Diante de tamanha urgência e das pressões ambientais insalubres, no qual vivem as crianças, volto ao convite, a realizarem uma mobilização em seus espaços de trabalho e em suas comunidades, na   Semana Mundial do Brincar, juntando-se a esta grande festa do brincar que ocorre em  nosso país no  dia 25 de maio a 02 de junho, onde  estaremos numa grande  constelação de rodas, a brincar. 

A OMEP (organização mundial para a educação pré-escolar), de Novo Hamburgo/RS, realiza um trabalho de apoio e incentivo às comemorações da Semana do Brincar, desde 2016.  Atuou junto a vários municípios na construção das leis que instituíram as Semanas Municipais do Brincar, como Novo Hamburgo, São Leopoldo, Campo Bom, Estância Velha, Morro Reuter, Ijuí, Capão da Canoa, Portão, Parobé, Esteio e Veranópolis. Essas cidades realizam um amplo movimento de valorização do brincar durante o mês de maio, tornando as cidades mais amigáveis, brincantes, alegres e saudáveis para as crianças.  Adentram parques e praças, fecham ruas, mobilizam as escolas, clubes, grupos de idosos, realizando um trabalho colaborativo e intersetorial, onde as diversas secretarias que compõem a gestão, promovem ações integradas. Algumas cidades fazem um chamamento através diferentes órgãos de comunicação para a formação de uma comissão com diferentes atores públicos, comunitários e privados, onde juntos realizam importantes ações abordando as múltiplas dimensões do brincar, como saúde, integração, aprendizagem, arte, meio ambiente, mobilidade, segurança, cultura, turismo, patrimônio etc. Planejar com as crianças a semana do brincar e ceder a visão adultocêntrica, trará muitas aprendizagens a todos. Participar das temáticas que lhe dizem respeito, é um dos direitos das crianças, citados em várias legislações como o ECA/1990 e o Marco legal da Primeira Infância/2016. 

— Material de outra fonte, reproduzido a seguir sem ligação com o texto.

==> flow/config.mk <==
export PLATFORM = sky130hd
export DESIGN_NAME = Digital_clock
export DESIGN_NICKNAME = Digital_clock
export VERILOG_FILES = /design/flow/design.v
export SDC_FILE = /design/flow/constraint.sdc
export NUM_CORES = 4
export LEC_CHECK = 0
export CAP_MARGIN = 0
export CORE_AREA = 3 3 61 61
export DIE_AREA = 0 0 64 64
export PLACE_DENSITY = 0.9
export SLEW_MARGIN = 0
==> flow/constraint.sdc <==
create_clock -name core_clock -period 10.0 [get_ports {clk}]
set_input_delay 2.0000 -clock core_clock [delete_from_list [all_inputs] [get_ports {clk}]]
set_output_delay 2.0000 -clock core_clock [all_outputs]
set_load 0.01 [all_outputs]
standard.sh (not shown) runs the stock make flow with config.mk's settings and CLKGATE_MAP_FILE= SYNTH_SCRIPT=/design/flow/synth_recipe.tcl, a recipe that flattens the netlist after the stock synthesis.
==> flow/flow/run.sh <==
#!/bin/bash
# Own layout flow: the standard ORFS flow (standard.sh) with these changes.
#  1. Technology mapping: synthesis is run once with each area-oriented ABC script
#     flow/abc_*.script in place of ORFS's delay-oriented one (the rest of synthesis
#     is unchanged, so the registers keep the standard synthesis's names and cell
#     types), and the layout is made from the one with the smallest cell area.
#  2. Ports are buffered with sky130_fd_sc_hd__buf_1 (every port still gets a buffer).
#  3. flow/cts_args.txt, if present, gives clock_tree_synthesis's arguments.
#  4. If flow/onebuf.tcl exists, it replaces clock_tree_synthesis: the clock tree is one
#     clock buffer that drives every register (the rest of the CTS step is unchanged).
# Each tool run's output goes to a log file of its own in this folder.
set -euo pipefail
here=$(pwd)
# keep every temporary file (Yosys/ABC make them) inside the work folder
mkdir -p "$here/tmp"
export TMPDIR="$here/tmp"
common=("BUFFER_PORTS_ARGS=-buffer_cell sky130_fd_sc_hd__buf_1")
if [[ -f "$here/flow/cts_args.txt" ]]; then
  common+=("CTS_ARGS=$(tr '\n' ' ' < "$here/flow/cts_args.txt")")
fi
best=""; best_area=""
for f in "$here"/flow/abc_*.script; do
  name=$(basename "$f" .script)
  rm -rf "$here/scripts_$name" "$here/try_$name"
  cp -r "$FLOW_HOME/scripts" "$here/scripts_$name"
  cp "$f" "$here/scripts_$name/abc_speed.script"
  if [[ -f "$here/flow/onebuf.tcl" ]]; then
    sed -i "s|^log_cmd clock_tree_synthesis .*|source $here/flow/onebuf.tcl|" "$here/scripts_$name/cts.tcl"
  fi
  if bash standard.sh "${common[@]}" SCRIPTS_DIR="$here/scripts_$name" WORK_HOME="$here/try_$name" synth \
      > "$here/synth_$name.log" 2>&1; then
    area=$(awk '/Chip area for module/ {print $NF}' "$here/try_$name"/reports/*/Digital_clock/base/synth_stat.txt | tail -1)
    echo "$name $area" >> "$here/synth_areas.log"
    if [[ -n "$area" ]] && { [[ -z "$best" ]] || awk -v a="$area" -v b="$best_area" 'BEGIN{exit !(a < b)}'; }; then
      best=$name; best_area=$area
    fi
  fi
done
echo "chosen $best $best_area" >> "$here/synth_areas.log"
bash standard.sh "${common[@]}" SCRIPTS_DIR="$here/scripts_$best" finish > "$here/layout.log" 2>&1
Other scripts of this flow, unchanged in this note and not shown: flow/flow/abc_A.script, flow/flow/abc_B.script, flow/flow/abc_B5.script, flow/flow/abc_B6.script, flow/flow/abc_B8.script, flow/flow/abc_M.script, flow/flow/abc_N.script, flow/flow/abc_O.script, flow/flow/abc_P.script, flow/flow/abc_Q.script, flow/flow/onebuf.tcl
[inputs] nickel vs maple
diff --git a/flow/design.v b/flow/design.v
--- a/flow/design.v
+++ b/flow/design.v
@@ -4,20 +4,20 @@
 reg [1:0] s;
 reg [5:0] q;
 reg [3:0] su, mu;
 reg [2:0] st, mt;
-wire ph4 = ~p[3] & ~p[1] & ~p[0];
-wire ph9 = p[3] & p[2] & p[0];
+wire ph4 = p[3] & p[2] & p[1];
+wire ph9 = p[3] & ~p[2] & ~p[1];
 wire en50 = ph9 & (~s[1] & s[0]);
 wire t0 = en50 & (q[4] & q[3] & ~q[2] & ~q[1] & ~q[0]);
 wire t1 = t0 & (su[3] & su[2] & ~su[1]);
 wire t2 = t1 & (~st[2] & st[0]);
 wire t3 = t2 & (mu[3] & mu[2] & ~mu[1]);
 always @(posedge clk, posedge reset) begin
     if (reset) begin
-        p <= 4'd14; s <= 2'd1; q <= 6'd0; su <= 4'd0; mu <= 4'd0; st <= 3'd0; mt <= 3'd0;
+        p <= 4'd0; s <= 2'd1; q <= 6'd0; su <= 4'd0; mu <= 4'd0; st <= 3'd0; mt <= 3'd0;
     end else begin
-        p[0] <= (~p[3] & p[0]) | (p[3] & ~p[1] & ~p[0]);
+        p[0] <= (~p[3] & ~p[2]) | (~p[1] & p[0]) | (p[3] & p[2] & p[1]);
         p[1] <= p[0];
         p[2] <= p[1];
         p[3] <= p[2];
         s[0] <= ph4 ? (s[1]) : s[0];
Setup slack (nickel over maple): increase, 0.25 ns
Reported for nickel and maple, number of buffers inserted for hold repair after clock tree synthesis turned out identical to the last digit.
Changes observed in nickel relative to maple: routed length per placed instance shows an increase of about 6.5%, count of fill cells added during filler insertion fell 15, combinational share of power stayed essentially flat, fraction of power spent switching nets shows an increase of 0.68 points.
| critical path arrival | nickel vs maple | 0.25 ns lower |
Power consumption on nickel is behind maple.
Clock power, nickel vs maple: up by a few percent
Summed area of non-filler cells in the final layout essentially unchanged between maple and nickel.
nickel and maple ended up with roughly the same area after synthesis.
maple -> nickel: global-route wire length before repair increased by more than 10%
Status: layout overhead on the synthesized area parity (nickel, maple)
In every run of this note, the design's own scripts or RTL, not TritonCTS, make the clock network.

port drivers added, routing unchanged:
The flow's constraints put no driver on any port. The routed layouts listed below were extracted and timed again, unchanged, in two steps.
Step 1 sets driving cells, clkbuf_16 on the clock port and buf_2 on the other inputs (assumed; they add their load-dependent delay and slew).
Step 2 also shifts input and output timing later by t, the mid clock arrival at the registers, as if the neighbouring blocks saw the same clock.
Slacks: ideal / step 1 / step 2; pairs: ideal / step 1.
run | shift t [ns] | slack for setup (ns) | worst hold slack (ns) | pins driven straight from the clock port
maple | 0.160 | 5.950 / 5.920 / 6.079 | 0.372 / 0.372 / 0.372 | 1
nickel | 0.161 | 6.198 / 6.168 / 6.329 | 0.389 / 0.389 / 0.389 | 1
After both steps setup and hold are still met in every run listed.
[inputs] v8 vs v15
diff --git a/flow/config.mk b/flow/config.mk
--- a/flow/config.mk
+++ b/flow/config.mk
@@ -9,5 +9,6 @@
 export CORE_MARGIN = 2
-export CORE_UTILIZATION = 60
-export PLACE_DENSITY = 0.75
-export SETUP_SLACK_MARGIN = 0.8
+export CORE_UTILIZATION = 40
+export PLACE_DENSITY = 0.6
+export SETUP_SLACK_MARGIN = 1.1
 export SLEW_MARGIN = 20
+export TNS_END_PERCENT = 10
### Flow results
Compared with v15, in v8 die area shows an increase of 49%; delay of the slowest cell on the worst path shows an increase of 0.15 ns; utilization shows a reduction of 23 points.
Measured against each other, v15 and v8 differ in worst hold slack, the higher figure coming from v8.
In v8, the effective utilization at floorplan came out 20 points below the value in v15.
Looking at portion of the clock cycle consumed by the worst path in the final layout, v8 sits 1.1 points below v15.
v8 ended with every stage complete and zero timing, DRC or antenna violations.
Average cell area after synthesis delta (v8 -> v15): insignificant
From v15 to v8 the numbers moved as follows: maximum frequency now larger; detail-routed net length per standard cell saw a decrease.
Source: an optimization exercise on an open RTL-to-GDS flow (aim: small area). Production flows keep margins and buffers that such runs may drop. Function was checked by simulation only, so behaviour that the tests miss may differ from the original. Power and IR drop assume default switching activity.

==> 06-22: inputs <==
==> flow/design.v (excerpt) <==
module menu(CLOCK_50, LEDG, LEDR, KEY, SW, HEX0, HEX1, HEX2, HEX3, HEX4, HEX5, HEX6, HEX7, reset);
Settings: LEC_CHECK=0, ABC_AREA=1, CAP_MARGIN=20, CORE_MARGIN=2, CORE_UTILIZATION=40, CTS_CLUSTER_DIAMETER=80, CTS_CLUSTER_SIZE=30, SLEW_MARGIN=20; clock period 25.0 ns.
standard.sh (not shown) runs the stock make flow with config.mk's settings and CLKGATE_MAP_FILE= SYNTH_SCRIPT=/design/flow/synth_recipe.tcl, a recipe that flattens the netlist after the stock synthesis.
==> flow/flow/run.sh <==
#!/bin/bash
# The standard layout, except: after the standard synthesis the combinational
# logic is re-mapped for area (OpenROAD restructure) and gates left sized up
# are put back to drive 1 (the resizer sizes up again where slew or load needs
# it); the port buffers use the smallest buffer cell.
set -e
here=$(pwd)
export BUFFER_PORTS_ARGS="-buffer_cell sky130_fd_sc_hd__buf_1"
bash standard.sh synth > standard_synth.log 2>&1
res=$(dirname $(ls orfs/results/*/*/*/1_synth.odb))
lib=$here/restructure_lib.lib
python3 flow/libfilter.py $FLOW_HOME/platforms/sky130hd/lib/sky130_fd_sc_hd__tt_025C_1v80.lib $lib > libfilter.log 2>&1
mkdir -p restructure_work
sed -e "s#@LIB@#$lib#g" -e "s#@ODB@#$here/$res/1_synth.odb#g" -e "s#@SDC@#$here/$res/1_synth.sdc#g" \
    -e "s#@WORK@#$here/restructure_work#g" flow/restructure.tcl > restructure_run.tcl
openroad -no_init -exit restructure_run.tcl > restructure.log 2>&1
sed -e "s#@ODB@#$here/$res/1_synth.odb#" flow/downsize.tcl > downsize_run.tcl
openroad -no_init -exit downsize_run.tcl > downsize.log 2>&1
bash standard.sh > standard.log 2>&1
Other scripts of this flow, unchanged in this note and not shown: flow/flow/downsize.tcl, flow/flow/libfilter.py, flow/flow/restructure.tcl
==> 11-20: changes against 06-22 <==
--- a/flow/design.v
+++ b/flow/design.v
@@ -220,28 +220,30 @@
 	dig0 = ho_n;
 	dig1 = hs_ge5 ? 4'd5 : {1'b0, ht_n};
 	LEDR = d_ledr; LEDG = d_ledg;
 	HEX0 = d_hex0; HEX1 = d_hex1; HEX2 = d_hex2; HEX3 = d_hex3;
 	HEX4 = d_hex4; HEX5 = d_hex5; HEX6 = d_hex6; HEX7 = d_hex7;
 end
 assign hv_t = {5'd0, sel_prev ? ht : ht_n};
 assign hv_o = sel_prev ? ho : ho_n;
+always @(posedge CLOCK_50)
+	if (toggle) begin
+		k0 <= KEY[0]; k1 <= KEY[1]; k2 <= KEY[2];
+	end
 always @(posedge CLOCK_50) begin
 	if (reset) begin
 		clk_wall <= 0; wall_move <= 0; winc <= 0; clkrng <= 0;
 		visit <= 0; choose_wall <= 0;
 		js <= 0; clk_s <= 0; clk_l <= 0;
 		loss <= 0;
 		wt <= 0; wo <= 0;
 		ht <= 0; ho <= 0;
-		k0 <= 1; k1 <= 1; k2 <= 1;
 		on <= 0;
 	end else if (toggle) begin
-		k0 <= KEY[0]; k1 <= KEY[1]; k2 <= KEY[2];
 		on <= 1;
 		if (on) begin
 			clk_wall <= clk_wall_n; wall_move <= wall_move_n; winc <= winc_n; clkrng <= clkrng_n;
 			visit <= visit_n; choose_wall <= choose_wall_n;
 			js <= js_n; clk_s <= clk_s_n; clk_l <= clk_l_n;
 			loss <= loss_n;
 			wt <= wt_n; wo <= wo_n;
 			ht <= ht_n; ho <= ho_n;
@@ -353,26 +355,28 @@
 	LEDR = 0;
 	for (i = 0; i < 18; i = i + 1)
 		if (T == i) LEDR[i] = 1;
 	for (i = 0; i < 8; i = i + 1)
 		LEDG[7-i] = (gcode_n >= 1 && gcode_n <= 8 && i < gcode_n) || (gcode_n >= 9 && i + 8 >= gcode_n);
 	Tload = on ? T_n : T;
 end
 assign hs_view = sel_prev ? hs : hs_n;
+always @(posedge CLOCK_50)
+	if (toggle) begin
+		k0 <= KEY[0]; k1 <= KEY[1];
+		swb <= (Tload < 18) ? SW[Tload] : 1'b0;
+	end
 always @(posedge CLOCK_50) begin
 	if (reset) begin
 		Q <= 0; incl <= 0; T <= 18; lit <= 0; nxt <= 0; win <= 0;
 		winnum <= 0; hs <= 0; winnum2 <= 0; hs2 <= 0;
 		R <= 0; S <= 0; fast <= 0; gcode <= 0;
-		k0 <= 1; k1 <= 1; swb <= 0;
 		on <= 0;
 	end else if (toggle) begin
-		k0 <= KEY[0]; k1 <= KEY[1];
-		swb <= (Tload < 18) ? SW[Tload] : 1'b0;
 		on <= 1;
 		if (on) begin
 			Q <= Q_n; incl <= incl_n; T <= T_n; lit <= lit_n; nxt <= nxt_n; win <= win_n;
 			winnum <= winnum_n; hs <= hs_n; winnum2 <= winnum2_n; hs2 <= hs2_n;
 			R <= R_n; S <= S_n; fast <= fast_n; gcode <= gcode_n;
 		end
 	end
 end
==> flow/config.mk (replaced) <==
export PLATFORM = sky130hd
export DESIGN_NAME = menu
export DESIGN_NICKNAME = menu
export VERILOG_FILES = /design/flow/design.v
export SDC_FILE = /design/flow/constraint.sdc
export NUM_CORES = 4
export LEC_CHECK = 0
export ABC_AREA = 1
export CAP_MARGIN = 20
export CORE_MARGIN = 2
export CORE_UTILIZATION = 60
export CTS_CLUSTER_DIAMETER = 150
export CTS_CLUSTER_SIZE = 22
export GPL_TIMING_DRIVEN = 0
export SLEW_MARGIN = 20
==> 06-28: changes against 06-22 <==
--- a/flow/design.v
+++ b/flow/design.v
@@ -7,58 +7,49 @@
 output reg [7:0] LEDG;
 output reg [6:0] HEX0, HEX1, HEX2, HEX3, HEX4, HEX5, HEX6, HEX7;   
 output reg lost;                           
 output reg [3:0] dig0, dig1, dig4, dig5;
 output [7:0] hv_t;    
 output [3:0] hv_o;    
 reg [6:0] clk_wall;
 reg [3:0] wall_move;
-reg winc;              
+reg [2:0] lvl;         
 reg [11:0] clkrng;
 reg visit, choose_wall;
 reg [4:0] js;          
 reg [6:0] clk_s, clk_l;
 reg loss;
 reg [3:0] wo, ho;
 reg [2:0] wt, ht;
 reg k0, k1, k2;
 output reg on;         
 reg [6:0] clk_wall_n;
 reg [3:0] wall_move_n;
-reg winc_n;
-reg [2:0] lvl;         
+reg [2:0] lvl_n;
 reg [11:0] clkrng_n;
 reg visit_n, choose_wall_n;
 reg [4:0] js_n;
 reg [6:0] clk_s_n, clk_l_n;
 reg loss_n;
 reg [3:0] wo_n, ho_n;
 reg [2:0] wt_n, ht_n;
 reg s_col, l_col;
 reg wall_step, rng_wrap;
 reg winz, hs_ge5, w_ge5;
 reg [6:0] d_hex0, d_hex1, d_hex2, d_hex3, d_hex4, d_hex5, d_hex6, d_hex7;
 reg [17:0] d_ledr;
 reg [7:0] d_ledg;
 always @* begin
-	clk_wall_n = clk_wall; wall_move_n = wall_move; clkrng_n = clkrng; winc_n = 0;
+	clk_wall_n = clk_wall; wall_move_n = wall_move; lvl_n = lvl; clkrng_n = clkrng;
 	visit_n = visit; choose_wall_n = choose_wall;
 	js_n = js; clk_s_n = clk_s; clk_l_n = clk_l;
 	loss_n = loss;
 	wt_n = wt; wo_n = wo;
 	ht_n = ht; ho_n = ho;
-	case(wt)
-		0: lvl = (wo >= 5) ? 3'd1 : 3'd0;
-		1: lvl = (wo >= 5) ? 3'd3 : 3'd2;
-		2: lvl = (wo >= 5) ? 3'd5 : 3'd4;
-		3: lvl = (wo != 0) ? 3'd6 : 3'd5;
-		default: lvl = 6;
-	endcase
-	if (winc && ((wo == 5 && wt <= 2) || (wo == 0 && (wt == 1 || wt == 2)) || (wo == 1 && wt == 3))) lvl = lvl - 1;
 	if (js >= 1 && js <= 8) begin
 		s_col = !(js >= 2 && js <= 5);
 		l_col = 1;
 	end else if (js >= 9) begin
 		s_col = !(js >= 10 && js <= 14);
 		l_col = !(js >= 11 && js <= 13);
 	end else begin
 		s_col = 1;
@@ -86,16 +77,22 @@
 		3: rng_wrap = (clkrng > 2500);
 		4: rng_wrap = (clkrng > 3000);
 		5: rng_wrap = (clkrng > 3500);
 		6: rng_wrap = (clkrng > 4000);
 		default: rng_wrap = (clkrng != 0);
 	endcase
 	clkrng_n = rng_wrap ? 12'd0 : clkrng + 1;
 	if (visit) choose_wall_n = (clkrng > 1000);
+	if (wt > 3 || (wt == 3 && wo != 0)) lvl_n = 6;
+	else if (wt == 2 && wo == 5) lvl_n = 5;
+	else if (wt == 2 && wo == 0) lvl_n = 4;
+	else if (wt == 1 && wo == 5) lvl_n = 3;
+	else if (wt == 1 && wo == 0) lvl_n = 2;
+	else if (wt == 0 && wo == 5) lvl_n = 1;
 	case(wall_move_n)
 		0: d_hex0[2] = 0;
 		1: d_hex0[4] = 0;
 		2: d_hex1[2] = 0;
 		3: d_hex1[4] = 0;
 		4: d_hex2[2] = 0;
 		5: d_hex2[4] = 0;
 		6: d_hex3[2] = 0;
@@ -128,17 +125,16 @@
 		15: d_hex7[5] = 0;
 	endcase
 	if (wall_move_n == 0) visit_n = 0;
 	if (wall_move_n == 15) begin
 		if (visit == 0) begin
 			if (s_col || (choose_wall_n && l_col)) begin
 				loss_n = 1;
 			end else begin
-				winc_n = 1;
 				if (wo == 9) begin
 					wt_n = wt + 1; wo_n = 0;
 				end else begin
 					wo_n = wo + 1;
 				end
 			end
 		end
 		visit_n = 1;
@@ -172,17 +168,17 @@
 	end
 	if (!k0) begin
 		wall_move_n = 0;
 		js_n = 0;
 		loss_n = 0;
 		wt_n = 0; wo_n = 0;
 		visit_n = 0;
 		choose_wall_n = 0;
-		winc_n = 0;
+		lvl_n = 0;
 	end
 	d_ledr = 18'd0;
 	if (wo_n > 0) d_ledr[17] = 1;
 	if (wo_n > 1) d_ledr[16] = 1;
 	if (wo_n > 2) d_ledr[15] = 1;
 	if (wo_n > 3) d_ledr[14] = 1;
 	if (wo_n > 4) d_ledr[13] = 1;
 	if (wo_n > 5) d_ledr[12] = 1;
@@ -222,29 +218,29 @@
 	LEDR = d_ledr; LEDG = d_ledg;
 	HEX0 = d_hex0; HEX1 = d_hex1; HEX2 = d_hex2; HEX3 = d_hex3;
 	HEX4 = d_hex4; HEX5 = d_hex5; HEX6 = d_hex6; HEX7 = d_hex7;
 end
 assign hv_t = {5'd0, sel_prev ? ht : ht_n};
 assign hv_o = sel_prev ? ho : ho_n;
 always @(posedge CLOCK_50) begin
 	if (reset) begin
-		clk_wall <= 0; wall_move <= 0; winc <= 0; clkrng <= 0;
+		clk_wall <= 0; wall_move <= 0; lvl <= 0; clkrng <= 0;
 		visit <= 0; choose_wall <= 0;
 		js <= 0; clk_s <= 0; clk_l <= 0;
 		loss <= 0;
 		wt <= 0; wo <= 0;
 		ht <= 0; ho <= 0;
 		k0 <= 1; k1 <= 1; k2 <= 1;
 		on <= 0;
 	end else if (toggle) begin
 		k0 <= KEY[0]; k1 <= KEY[1]; k2 <= KEY[2];
 		on <= 1;
 		if (on) begin
-			clk_wall <= clk_wall_n; wall_move <= wall_move_n; winc <= winc_n; clkrng <= clkrng_n;
+			clk_wall <= clk_wall_n; wall_move <= wall_move_n; lvl <= lvl_n; clkrng <= clkrng_n;
 			visit <= visit_n; choose_wall <= choose_wall_n;
 			js <= js_n; clk_s <= clk_s_n; clk_l <= clk_l_n;
 			loss <= loss_n;
 			wt <= wt_n; wo <= wo_n;
 			ht <= ht_n; ho <= ho_n;
 		end
 	end
 end
@@ -255,57 +251,54 @@
 input [3:0] KEY;
 input [17:0] SW;
 output reg [17:0] LEDR;
 output reg [7:0] LEDG;
 output reg [3:0] dig0, dig1, dig4, dig5;    
 output reg on;                               
 output [3:0] hs_view;                        
 reg [6:0] Q;
-reg incl;               
+reg [5:0] th;           
 reg [4:0] T;
 reg lit, nxt;           
 reg [4:0] win;          
 reg [3:0] winnum, hs;
 reg [19:0] winnum2, hs2;
 reg [5:0] R;
 reg [4:0] S;
 reg fast;               
 reg [3:0] gcode;        
 reg k0, k1, swb;
 reg [6:0] Q_n;
-reg incl_n;
-reg [4:0] wprev;
-reg [4:0] wmin;
+reg [5:0] th_n;
 reg [4:0] T_n;
 reg lit_n, nxt_n;
 reg [4:0] win_n;
 reg [3:0] winnum_n, hs_n;
 reg [19:0] winnum2_n, hs2_n;
 reg [5:0] R_n;
 reg [4:0] S_n;
 reg fast_n;
 reg [3:0] gcode_n;
 reg [6:0] Q1;
 reg [5:0] R1;
 reg [4:0] Tload;
 integer i;
 always @* begin
-	Q_n = Q; incl_n = 0; T_n = T; lit_n = lit; nxt_n = nxt; win_n = win;
+	Q_n = Q; th_n = th; T_n = T; lit_n = lit; nxt_n = nxt; win_n = win;
 	winnum_n = winnum; hs_n = hs; winnum2_n = winnum2; hs2_n = hs2;
 	R_n = R; S_n = S; fast_n = fast; gcode_n = gcode;
 	Q1 = Q + 1;
-	wprev = win - incl;
-	wmin = (wprev > 20) ? 5'd20 : wprev;
-	if (Q1 + {wmin, 1'b0} >= 80 && T > 0) begin
+	if (Q1 >= {th, 1'b0} && T > 0) begin
 		if (lit == 0) T_n = T - 1;
 		Q_n = 0;
 	end else begin
 		Q_n = Q1;
 	end
+	if (th > 20) th_n = 6'd40 - win;
 	if (winnum > 9) begin
 		winnum_n = 0;
 		winnum2_n = winnum2 + 1;
 	end
 	if (winnum2 > hs2) begin
 		hs_n = winnum;
 		hs2_n = winnum2;
 	end else if (winnum2 == hs2) begin
@@ -328,54 +321,52 @@
 	if (!k0 && k1) begin
 		lit_n = 0;
 		nxt_n = 0;
 	end
 	if (T < 1) T_n = 18;
 	if (S > 17) S_n = 1;
 	if (T < 18 && swb && lit) begin
 		if (nxt == 0) begin
-			if (win != 31) begin
-				win_n = win + 1;
-				incl_n = 1;
-			end
+			if (win != 31) win_n = win + 1;
 			winnum_n = winnum + 1;
 			nxt_n = 1;
 		end
 	end else if (lit) begin
 		win_n = 0;
 		winnum_n = 0;
 		winnum2_n = 0;
+		th_n = 40;
 		gcode_n = 0;
 	end
 	dig4 = winnum;
 	dig5 = winnum2 > 9 ? 4'd9 : winnum2[3:0];
 	dig0 = hs;
 	dig1 = hs2 > 9 ? 4'd9 : hs2[3:0];
 	LEDR = 0;
 	for (i = 0; i < 18; i = i + 1)
 		if (T == i) LEDR[i] = 1;
 	for (i = 0; i < 8; i = i + 1)
 		LEDG[7-i] = (gcode_n >= 1 && gcode_n <= 8 && i < gcode_n) || (gcode_n >= 9 && i + 8 >= gcode_n);
 	Tload = on ? T_n : T;
 end
 assign hs_view = sel_prev ? hs : hs_n;
 always @(posedge CLOCK_50) begin
 	if (reset) begin
-		Q <= 0; incl <= 0; T <= 18; lit <= 0; nxt <= 0; win <= 0;
+		Q <= 0; th <= 40; T <= 18; lit <= 0; nxt <= 0; win <= 0;
 		winnum <= 0; hs <= 0; winnum2 <= 0; hs2 <= 0;
 		R <= 0; S <= 0; fast <= 0; gcode <= 0;
 		k0 <= 1; k1 <= 1; swb <= 0;
 		on <= 0;
 	end else if (toggle) begin
 		k0 <= KEY[0]; k1 <= KEY[1];
 		swb <= (Tload < 18) ? SW[Tload] : 1'b0;
 		on <= 1;
 		if (on) begin
-			Q <= Q_n; incl <= incl_n; T <= T_n; lit <= lit_n; nxt <= nxt_n; win <= win_n;
+			Q <= Q_n; th <= th_n; T <= T_n; lit <= lit_n; nxt <= nxt_n; win <= win_n;
 			winnum <= winnum_n; hs <= hs_n; winnum2 <= winnum2_n; hs2 <= hs2_n;
 			R <= R_n; S <= S_n; fast <= fast_n; gcode <= gcode_n;
 		end
 	end
 end
 endmodule
 module timegame(CLOCK_50, reset, toggle, KEY, sel_prev,
                 LEDG, showval, showend, value, clks, clkms, d4, on, hv_t, hv_o);
==> flow/config.mk (replaced) <==
export PLATFORM = sky130hd
export DESIGN_NAME = menu
export DESIGN_NICKNAME = menu
export VERILOG_FILES = /design/flow/design.v
export SDC_FILE = /design/flow/constraint.sdc
export NUM_CORES = 4
export LEC_CHECK = 0
export ABC_AREA = 1
export CAP_MARGIN = 20
export CORE_MARGIN = 2
export CORE_UTILIZATION = 40
export CTS_CLUSTER_DIAMETER = 150
export CTS_CLUSTER_SIZE = 22
export SLEW_MARGIN = 20
==> summary.txt <==
- Most used cell, CP: clkinv_1
- Outcome: timing/DRC/antenna clean
- Reg2Reg Depth: 33
- Clk power: 0.000292 W
- Worst Setup EP: HEX5[0]$_SDFFE_PP0N_
- Met3 Use GR: 2.61%
- Max Clk Rate: 115 MHz
- WP data required: 25470 ps
- Synth Cell Area: 15600 um^2
- Max stage delay on crit path: 560 ps
- Multi-In Gates: 1409
- Multi-input gate area: 8190 um^2
- Clock network area share: 2.59%
That was 06-28.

Neste contexto, dedicar uma semana em ações de valorização do brincar, integrando brincadeiras que compõem o patrimônio lúdico regional e universal, traz às crianças de hoje, o direito de conhecê-las, cultivando e enriquecendo a cultura lúdica.  

O movimento Aliança pela Infância nos oferece uma pista, ao propor “Vem pra Roda – No Ritmo do Brincar”, dizendo: “É na roda que se aprende a dar as mãos, nela a vida se organiza organicamente, e a humanidade exercita sua capacidade de compartilhar e, assim, preparar o futuro sustentável para as próximas gerações. É mais do que um tema, é um convite para que todas as pessoas participem ativamente na construção de um mundo mais acolhedor e amoroso para as crianças, reconhecendo o brincar como um direito fundamental e essencial para uma infância plena e digna em um mundo lúdico, equitativo e afetuoso.”

Finalizo com alegria e esperança, pois o caminho se faz caminhando e, é neste percurso que vamos construindo comunidades brincantes, que por um fluxo de ações lúdicas, fazem das crianças e adultos, desejantes de encontros para brincar. E a natureza nos aguarda para o abraço!